I’ve had a slight interest in fasting for a long time, lately I’ve been considering it again. But I don’t really know much about it... I mean whether there are certain methods or practices to follow for various benefits. Of course the article above relates fasting to physical health, but my interest leans more towards what it can do for the mind.

Ramana Maharshi suggested eating a satvic diet and eat in moderation as the single greatest practice for helping quiet the mind. It was a little unexpected, but when I listened to the Matthew McConaughey interview on the Joe Rogan podcast, he described how when he was losing a lot of weight by restricting his diet for one of his movies, his mind got more focused. I’ve read of Buddhist monks who claim that highly restricted diets allow them to achieve samadhi more easily.

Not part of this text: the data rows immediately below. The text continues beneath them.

==> src/rtl/idu_inst_enc_ysyx_23060136_pkg.sv <==
// Shared constants for the RV32 instruction encoder: format indices, opcodes,
// immediate bounds and the immediate range helper used by IDU_INST_ENC_RANGE_CHECK_EN.
package idu_inst_enc_ysyx_23060136_pkg;

  localparam int FMT_R = 0;
  localparam int FMT_I = 1;
  localparam int FMT_S = 2;
  localparam int FMT_B = 3;
  localparam int FMT_U = 4;
  localparam int FMT_J = 5;
  localparam int FMT_W = 6;

  localparam logic [6:0] OPC_OP     = 7'b0110011;
  localparam logic [6:0] OPC_OP_IMM = 7'b0010011;
  localparam logic [6:0] OPC_STORE  = 7'b0100011;
  localparam logic [6:0] OPC_BRANCH = 7'b1100011;
  localparam logic [6:0] OPC_LUI    = 7'b0110111;
  localparam logic [6:0] OPC_JAL    = 7'b1101111;

  localparam logic signed [31:0] IMM12_MIN = -32'sd2048;
  localparam logic signed [31:0] IMM12_MAX = 32'sd2047;
  localparam logic signed [31:0] IMM13_MIN = -32'sd4096;
  localparam logic signed [31:0] IMM13_MAX = 32'sd4094;
  localparam logic signed [31:0] IMM21_MIN = -32'sd1048576;
  localparam logic signed [31:0] IMM21_MAX = 32'sd1048574;

  localparam int FIFO_DEPTH = 2;

  // Only meaningful for a one-hot fmt; R-type never carries an immediate.
  function automatic logic imm_out_of_range(input logic [FMT_W-1:0] fmt,
                                            input logic [31:0] imm);
    logic signed [31:0] simm;
    logic bad;
    simm = $signed(imm);
    bad  = 1'b0;
    if (fmt[FMT_I] || fmt[FMT_S])
      bad = (simm < IMM12_MIN) || (simm > IMM12_MAX);
    else if (fmt[FMT_B])
      bad = (simm < IMM13_MIN) || (simm > IMM13_MAX) || imm[0];
    else if (fmt[FMT_J])
      bad = (simm < IMM21_MIN) || (simm > IMM21_MAX) || imm[0];
    else if (fmt[FMT_U])
      bad = (imm[11:0] != 12'h000);
    return bad;
  endfunction

endpackage

==> src/rtl/idu_enc_fifo_ysyx_23060136.sv <==
// Two-entry in-order buffer holding {err, inst}; ready depends on registered occupancy only.
module idu_enc_fifo_ysyx_23060136
  import idu_inst_enc_ysyx_23060136_pkg::*;
(
  input  logic        clk,
  input  logic        rst_n,
  input  logic        push_valid,
  output logic        push_ready,
  input  logic [32:0] push_data,
  output logic        pop_valid,
  input  logic        pop_ready,
  output logic [32:0] pop_data
);

  logic [32:0] mem [FIFO_DEPTH];
  logic        wr_ptr;
  logic        rd_ptr;
  logic [1:0]  count;
  logic        push;
  logic        pop;

  assign push_ready = (count < 2'(FIFO_DEPTH));
  assign pop_valid  = (count != 2'd0);
  assign pop_data   = pop_valid ? mem[rd_ptr] : 33'h0;
  assign push       = push_valid && push_ready;
  assign pop        = pop_valid && pop_ready;

  always_ff @(posedge clk or negedge rst_n) begin
    if (!rst_n) begin
      mem[0] <= 33'h0;
      mem[1] <= 33'h0;
      wr_ptr <= 1'b0;
      rd_ptr <= 1'b0;
      count  <= 2'd0;
    end else begin
      if (push) begin
        mem[wr_ptr] <= push_data;
        wr_ptr      <= ~wr_ptr;
      end
      if (pop)
        rd_ptr <= ~rd_ptr;
      // Simultaneous push and pop leaves occupancy unchanged.
      case ({push, pop})
        2'b10:   count <= count + 2'd1;
        2'b01:   count <= count - 2'd1;
        default: count <= count;
      endcase
    end
  end

endmodule

==> src/rtl/idu_inst_enc_ysyx_23060136.sv <==
// RV32 instruction encoder with a 2-entry response buffer and saturating error counter.
// Define IDU_INST_ENC_RANGE_CHECK_EN to also flag immediates not representable in the format.
module idu_inst_enc_ysyx_23060136
  import idu_inst_enc_ysyx_23060136_pkg::*;
(
  input  logic        clk,
  input  logic        rst_n,
  input  logic        in_valid,
  output logic        in_ready,
  input  logic        op_R_type,
  input  logic        op_I_type,
  input  logic        op_S_type,
  input  logic        op_B_type,
  input  logic        op_U_type,
  input  logic        op_J_type,
  input  logic [6:0]  in_opcode,
  input  logic [4:0]  in_rd,
  input  logic [4:0]  in_rs1,
  input  logic [4:0]  in_rs2,
  input  logic [2:0]  in_funct3,
  input  logic [6:0]  in_funct7,
  input  logic [31:0] in_imm,
  output logic        out_valid,
  input  logic        out_ready,
  output logic [31:0] out_inst,
  output logic        out_err,
  output logic [7:0]  err_cnt,
  input  logic        err_clr
);

  logic [FMT_W-1:0] fmt;
  logic             fmt_onehot;
  logic             range_err;
  logic [31:0]      enc_inst;
  logic             enc_err;
  logic [32:0]      pop_data;

  assign fmt        = {op_J_type, op_U_type, op_B_type, op_S_type, op_I_type, op_R_type};
  assign fmt_onehot = (fmt != '0) && ((fmt & (fmt - 6'd1)) == '0);

`ifdef IDU_INST_ENC_RANGE_CHECK_EN
  assign range_err = fmt_onehot && imm_out_of_range(fmt, in_imm);
`else
  assign range_err = 1'b0;
`endif

  assign enc_err = !fmt_onehot || range_err;

  always_comb begin
    enc_inst = 32'h0;
    if (fmt_onehot) begin
      enc_inst[6:0] = in_opcode;
      if (fmt[FMT_R] || fmt[FMT_I] || fmt[FMT_U] || fmt[FMT_J])
        enc_inst[11:7] = in_rd;
      if (fmt[FMT_R] || fmt[FMT_I] || fmt[FMT_S] || fmt[FMT_B]) begin
        enc_inst[14:12] = in_funct3;
        enc_inst[19:15] = in_rs1;
      end
      if (fmt[FMT_R] || fmt[FMT_S] || fmt[FMT_B])
        enc_inst[24:20] = in_rs2;
      if (fmt[FMT_R])
        enc_inst[31:25] = in_funct7;
      if (fmt[FMT_I])
        enc_inst[31:20] = in_imm[11:0];
      if (fmt[FMT_S]) begin
        enc_inst[31:25] = in_imm[11:5];
        enc_inst[11:7]  = in_imm[4:0];
      end
      if (fmt[FMT_B]) begin
        enc_inst[31]    = in_imm[12];
        enc_inst[30:25] = in_imm[10:5];
        enc_inst[11:8]  = in_imm[4:1];
        enc_inst[7]     = in_imm[11];
      end
      if (fmt[FMT_U])
        enc_inst[31:12] = in_imm[31:12];
      if (fmt[FMT_J]) begin
        enc_inst[31]    = in_imm[20];
        enc_inst[30:21] = in_imm[10:1];
        enc_inst[20]    = in_imm[11];
        enc_inst[19:12] = in_imm[19:12];
      end
    end
  end

  idu_enc_fifo_ysyx_23060136 u_fifo (
    .clk        (clk),
    .rst_n      (rst_n),
    .push_valid (in_valid),
    .push_ready (in_ready),
    .push_data  ({enc_err, enc_inst}),
    .pop_valid  (out_valid),
    .pop_ready  (out_ready),
    .pop_data   (pop_data)
  );

  assign out_err  = pop_data[32];
  assign out_inst = pop_data[31:0];

  // Clear wins over a same-cycle erroneous pop.
  always_ff @(posedge clk or negedge rst_n) begin
    if (!rst_n)
      err_cnt <= 8'h0;
    else if (err_clr)
      err_cnt <= 8'h0;
    else if (out_valid && out_ready && out_err && (err_cnt != 8'hFF))
      err_cnt <= err_cnt + 8'd1;
  end

endmodule

==> config.mk <==
export PLATFORM = sky130hd
export DESIGN_NAME = idu_inst_enc_ysyx_23060136
export DESIGN_NICKNAME = d
export VERILOG_FILES = /design/src/rtl/idu_inst_enc_ysyx_23060136_pkg.sv /design/src/rtl/idu_enc_fifo_ysyx_23060136.sv /design/src/rtl/idu_inst_enc_ysyx_23060136.sv
export SDC_FILE = /design/constraint.sdc
export NUM_CORES = 1
export LEC_CHECK = 0
export ABC_AREA = 1
export BUFFER_PORTS_ARGS = -buffer_cell sky130_fd_sc_hd__buf_2
export CAP_MARGIN = 20
export CORE_UTILIZATION = 57
export DETAILED_ROUTE_END_ITERATION = 8
export PLACE_DENSITY = 0.92
export SYNTH_ARGS = -nofsm -noshare
export SYNTH_HDL_FRONTEND = slang
export SYNTH_SLANG_ARGS = --single-unit
==> constraint.sdc <==
create_clock -name clk -period 3.5 [get_ports clk]
set_clock_uncertainty 0.15 [all_clocks]
set_input_delay 0.35 -clock clk [delete_from_list [all_inputs] [get_ports clk]]
set_output_delay 0.35 -clock clk [all_outputs]
set_load 0.1 [all_outputs]
==> flow_summary_export.csv, run 1 <==
group,metric,value,unit
status,failed_checks,"negative hold slack",
floorplanning,die_y,90.7,µm
clocking,clkTransAtPathRegs,0.09,ns
floorplanning,die_w,90.7,µm
synthesis,syn_area,4480,µm²
clocking,post_cts_buffers,0,
placed_design,placedCellCount,796,
layout,fillers,602,
status,status,"finished with violations",
clocking,insertion_delay,0.35,ns
synthesis,yosysSeqAreaShare,43.5,%
layout,stdcell_count,812,
layout,n_antenna_cell,0,
layout,nNetsFinal,785,
synthesis,synth_compound_area_share,12.5,%
clocking,cts_sinks,78,
layout,layout_common_cells,"nand2_1, buf_2, nand3_1",
routing,drt-initial-drc-count,364,
placed_design,preCtsSetupSlack,0.930,ns
worst_setup_path,crit_path_frequent_cell,"inv_1",
routing,drt_wl_total,12.3,mm
clocking,tritoncts,"yes",
worst_setup_path,slowest_stage,"nand2_1",
timing,rsz0062_at_grt,"false",
placed_design,portBuffers,117,
synthesis,synth_cells,611,
synthesis,ys_warn_count,0,
floorplanning,ioPinCount,118,
layout,final_common_cell,"nand2_1",
worst_setup_path,critPathLaunchType,"register",
synthesis,yosysUniqueCellTypes,31,
timing,period_share,85.1,%
pwr,p_leak,2.85,nW
worst_setup_path,crit_path_cell_trace,"inv_1 -> nand2_1 -> inv_1 -> a21oi_1 -> buf_2",
global_routing,grt_max_degree,79,
routing,drt_pre_antenna_iters,7,
global_routing,grt_pass1_wl,19.9,mm
timing,relSlewSlack,32.3,%
worst_setup_path,critPathArrivalTime,2.48,ns
worst_setup_path,r2r-end,"u_fifo.count[1]$_DFFE_PN0P_",
synthesis,synth_seq_cells,78,
timing,final_max_slew_viol_count,0,
floorplanning,rows,31,
worst_hold_path,min_path_type,"in2async",
timing,hold_viol_final,12,
synthesis,synthAdderAreaFrac,0.558,%
worst_setup_path,path_class,"reg2out",
worst_setup_path,r2r_start,"u_fifo.count[0]$_DFFE_PN0P_",
clocking,cts_buffers,9,
synthesis,synth_fp_nets,688,
timing,fmax,336,MHz
worst_setup_path,cpPeakStageDelay,0.50,ns
worst_setup_path,r2r_slack,0.90,ns
placed_design,gp_routability_congestion,0.967,
routing,via_count,4696,
layout,drive_above_1_share,25.8,%
global_routing,grt_overflow,0,
pwr,peakVddDrop,0.000501,V
floorplanning,initial_core_util,60.5,%
layout,syn_to_final_growth,17.9,%
global_routing,grt_usage,30.2,%
timing,fin_tns_setup,0,ns
worst_setup_path,cp_data_required_time,3.00,ns
clocking,hold_buffers,0,
pwr,power.density,921,nW/µm²
global_routing,antenna_found_initial,0,
timing,setup_slack,0.523,ns
synthesis,synth_top_family_by_area,"simple AND/OR/NAND/NOR gates",
synthesis,muxShareOfSynthArea,0,%
synthesis,yosys.area_share.xor_xnor,1.17,%
worst_setup_path,cp-end-kind,"output port",
clocking,cts_resized,0,
timing,min_period,2.98,ns
worst_setup_path,reg2reg_depth,8,
routing,route.detailed.drc,0,
clocking,cts_max_level,3,
synthesis,syn_area_per_cell,7.34,µm²
placed_design,dp_hpwl,8.37,mm
clocking,cts.path.max_buffers,2,
timing,tightest_slew,1.01,ns
clocking,cts_root_buf,"clkbuf_8",
timing,timing.hold.ws,-0.00601,ns
floorplanning,core,7410,µm²
worst_setup_path,crit_path_max_fanout,23,
timing,setup_viol,0,
floorplanning,die_area,8230,µm²
synthesis,synthSimpleGateAreaFrac,34.2,%
routing,avgRoutedWirePerCell,15.1,µm
routing,via_per_inst,5.78,
job,maxCapViolCount,0,
routing,postRouteAntennaNets,0,
global_routing,grt_pass1_vias,4299,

Around three years ago I spent about three months cutting ALL sugar from my diet for the sole purpose of learning from it and maybe figuring out why I crave it so much. It was really interesting watching myself, noticing how desires would rise and fall, not doing anything about them except to watch and learn. By the end nearly all desire for sweets was gone and in fact my previous “normal” infatuation with food was nearly completely gone. Even now after all this time I don’t care much what I eat, by that I mean I could care less about having special meals, going to restaurants, craving certain foods. The only thing that still comes up from time to time is sugar, if I eat it I do tend to eat it again and again, amazing how addictive sugars are.

If anyone has thoughts or suggestions I’d love to hear it. Or even past experiences would be worth sharing.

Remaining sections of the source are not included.